[Information provided]:

[src/include/dcfifo_defines.svh]
/*
 * Width and depth settings for the dual-clock streaming FIFO.
 * Included by the package and by any RTL that sizes ports or arrays.
 */
`ifndef DCFIFO_DEFINES_SVH
`define DCFIFO_DEFINES_SVH

// Stream data, one byte per beat
`define DCFIFO_DATA_WIDTH 8

// 16 entries
`define DCFIFO_ADDR_WIDTH 4

// Flip-flops in each pointer synchronizer
`define DCFIFO_SYNC_STAGES 2

// CSR word and the level fields inside it
`define DCFIFO_CSR_WIDTH 32
`define DCFIFO_LEVEL_WIDTH 24

`endif

[src/hdl/dcfifo_pkg.sv]
/*
 * Types shared by the FIFO blocks and the Gray code helpers used
 * for the pointer crossing. Import with dcfifo_pkg::* in the module header.
 */
package dcfifo_pkg;

`include "dcfifo_defines.svh"

    localparam int PTR_MSB = `DCFIFO_ADDR_WIDTH;

    // One stream beat as stored in the memory
    typedef struct packed {
        logic                          startofpacket;
        logic                          endofpacket;
        logic [`DCFIFO_DATA_WIDTH-1:0] data;
    } payload_t;

    typedef logic [`DCFIFO_ADDR_WIDTH-1:0]  addr_t;
    // Extra MSB separates full from empty
    typedef logic [`DCFIFO_ADDR_WIDTH:0]    ptr_t;
    typedef logic [`DCFIFO_LEVEL_WIDTH-1:0] level_t;
    typedef logic [`DCFIFO_CSR_WIDTH-1:0]   csr_data_t;

    typedef enum logic {
        CSR_FILL_LEVEL = 1'b0,
        CSR_THRESHOLD  = 1'b1
    } csr_addr_e;

    // Direction of the threshold test
    typedef enum logic {
        CMP_AT_LEAST,
        CMP_AT_MOST
    } level_cmp_e;

    function automatic ptr_t bin2gray(ptr_t bin);
        return bin ^ (bin >> 1);
    endfunction

    function automatic ptr_t gray2bin(ptr_t gray);
        ptr_t bin;
        bin[PTR_MSB] = gray[PTR_MSB];
        for (int i = PTR_MSB - 1; i >= 0; i--) begin
            bin[i] = bin[i+1] ^ gray[i];
        end
        return bin;
    endfunction

endpackage

[src/hdl/dcfifo_read_ctrl.sv]
/*
 * Read side control with the registered output stage. The memory is
 * addressed with the next read pointer so its registered read lines up
 * with the stage load.
 */
`timescale 1ns/1ps

module dcfifo_read_ctrl import dcfifo_pkg::*; (
    input  logic     out_clk,
    input  logic     out_reset_n,
    input  logic     out_ready,
    input  ptr_t     wr_ptr,
    input  payload_t rd_data,
    output ptr_t     rd_ptr,
    output addr_t    rd_addr,
    output payload_t out_payload,
    output logic     out_valid,
    output level_t   fill_level
);

    ptr_t rd_ptr_next;
    ptr_t mem_fill_next;
    ptr_t mem_fill;
    logic empty;
    logic load;

    // Stage takes a beat when empty or when the sink drains it
    assign load = out_ready || !out_valid;

    assign rd_ptr_next   = rd_ptr + ptr_t'(load && !empty);
    assign rd_addr       = addr_t'(rd_ptr_next);
    assign mem_fill_next = wr_ptr - rd_ptr_next;

    // --------------------------------------------------
    // Pointer, empty flag, memory fill
    // --------------------------------------------------
    always_ff @(posedge out_clk or negedge out_reset_n) begin
        if (!out_reset_n) begin
            rd_ptr   <= '0;
            empty    <= 1'b1;
            mem_fill <= '0;
        end else begin
            rd_ptr   <= rd_ptr_next;
            empty    <= (rd_ptr_next == wr_ptr);
            mem_fill <= mem_fill_next;
        end
    end

    // --------------------------------------------------
    // Output stage
    // --------------------------------------------------
    always_ff @(posedge out_clk or negedge out_reset_n) begin
        if (!out_reset_n) begin
            out_valid <= 1'b0;
        end else if (load) begin
            out_valid <= !empty;
        end
    end

    always_ff @(posedge out_clk) begin
        if (load) begin
            out_payload <= rd_data;
        end
    end

    // Counts the output stage too, so a full FIFO reads 17
    assign fill_level = level_t'(mem_fill) + level_t'(out_valid);

endmodule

[Task prompt]:
An exact copy of the entire material is required.

[Solution to the exercise]:
[src/include/dcfifo_defines.svh]
/*
 * Width and depth settings for the dual-clock streaming FIFO.
 * Included by the package and by any RTL that sizes ports or arrays.
 */
`ifndef DCFIFO_DEFINES_SVH
`define DCFIFO_DEFINES_SVH

// Stream data, one byte per beat
`define DCFIFO_DATA_WIDTH 8

// 16 entries
`define DCFIFO_ADDR_WIDTH 4

// Flip-flops in each pointer synchronizer
`define DCFIFO_SYNC_STAGES 2

// CSR word and the level fields inside it
`define DCFIFO_CSR_WIDTH 32
`define DCFIFO_LEVEL_WIDTH 24

`endif

[src/hdl/dcfifo_pkg.sv]
/*
 * Types shared by the FIFO blocks and the Gray code helpers used
 * for the pointer crossing. Import with dcfifo_pkg::* in the module header.
 */
package dcfifo_pkg;

`include "dcfifo_defines.svh"

    localparam int PTR_MSB = `DCFIFO_ADDR_WIDTH;

    // One stream beat as stored in the memory
    typedef struct packed {
        logic                          startofpacket;
        logic                          endofpacket;
        logic [`DCFIFO_DATA_WIDTH-1:0] data;
    } payload_t;

    typedef logic [`DCFIFO_ADDR_WIDTH-1:0]  addr_t;
    // Extra MSB separates full from empty
    typedef logic [`DCFIFO_ADDR_WIDTH:0]    ptr_t;
    typedef logic [`DCFIFO_LEVEL_WIDTH-1:0] level_t;
    typedef logic [`DCFIFO_CSR_WIDTH-1:0]   csr_data_t;

    typedef enum logic {
        CSR_FILL_LEVEL = 1'b0,
        CSR_THRESHOLD  = 1'b1
    } csr_addr_e;

    // Direction of the threshold test
    typedef enum logic {
        CMP_AT_LEAST,
        CMP_AT_MOST
    } level_cmp_e;

    function automatic ptr_t bin2gray(ptr_t bin);
        return bin ^ (bin >> 1);
    endfunction

    function automatic ptr_t gray2bin(ptr_t gray);
        ptr_t bin;
        bin[PTR_MSB] = gray[PTR_MSB];
        for (int i = PTR_MSB - 1; i >= 0; i--) begin
            bin[i] = bin[i+1] ^ gray[i];
        end
        return bin;
    endfunction

endpackage

[src/hdl/dcfifo_read_ctrl.sv]
/*
 * Read side control with the registered output stage. The memory is
 * addressed with the next read pointer so its registered read lines up
 * with the stage load.
 */
`timescale 1ns/1ps

module dcfifo_read_ctrl import dcfifo_pkg::*; (
    input  logic     out_clk,
    input  logic     out_reset_n,
    input  logic     out_ready,
    input  ptr_t     wr_ptr,
    input  payload_t rd_data,
    output ptr_t     rd_ptr,
    output addr_t    rd_addr,
    output payload_t out_payload,
    output logic     out_valid,
    output level_t   fill_level
);

    ptr_t rd_ptr_next;
    ptr_t mem_fill_next;
    ptr_t mem_fill;
    logic empty;
    logic load;

    // Stage takes a beat when empty or when the sink drains it
    assign load = out_ready || !out_valid;

    assign rd_ptr_next   = rd_ptr + ptr_t'(load && !empty);
    assign rd_addr       = addr_t'(rd_ptr_next);
    assign mem_fill_next = wr_ptr - rd_ptr_next;

    // --------------------------------------------------
    // Pointer, empty flag, memory fill
    // --------------------------------------------------
    always_ff @(posedge out_clk or negedge out_reset_n) begin
        if (!out_reset_n) begin
            rd_ptr   <= '0;
            empty    <= 1'b1;
            mem_fill <= '0;
        end else begin
            rd_ptr   <= rd_ptr_next;
            empty    <= (rd_ptr_next == wr_ptr);
            mem_fill <= mem_fill_next;
        end
    end

    // --------------------------------------------------
    // Output stage
    // --------------------------------------------------
    always_ff @(posedge out_clk or negedge out_reset_n) begin
        if (!out_reset_n) begin
            out_valid <= 1'b0;
        end else if (load) begin
            out_valid <= !empty;
        end
    end

    always_ff @(posedge out_clk) begin
        if (load) begin
            out_payload <= rd_data;
        end
    end

    // Counts the output stage too, so a full FIFO reads 17
    assign fill_level = level_t'(mem_fill) + level_t'(out_valid);

endmodule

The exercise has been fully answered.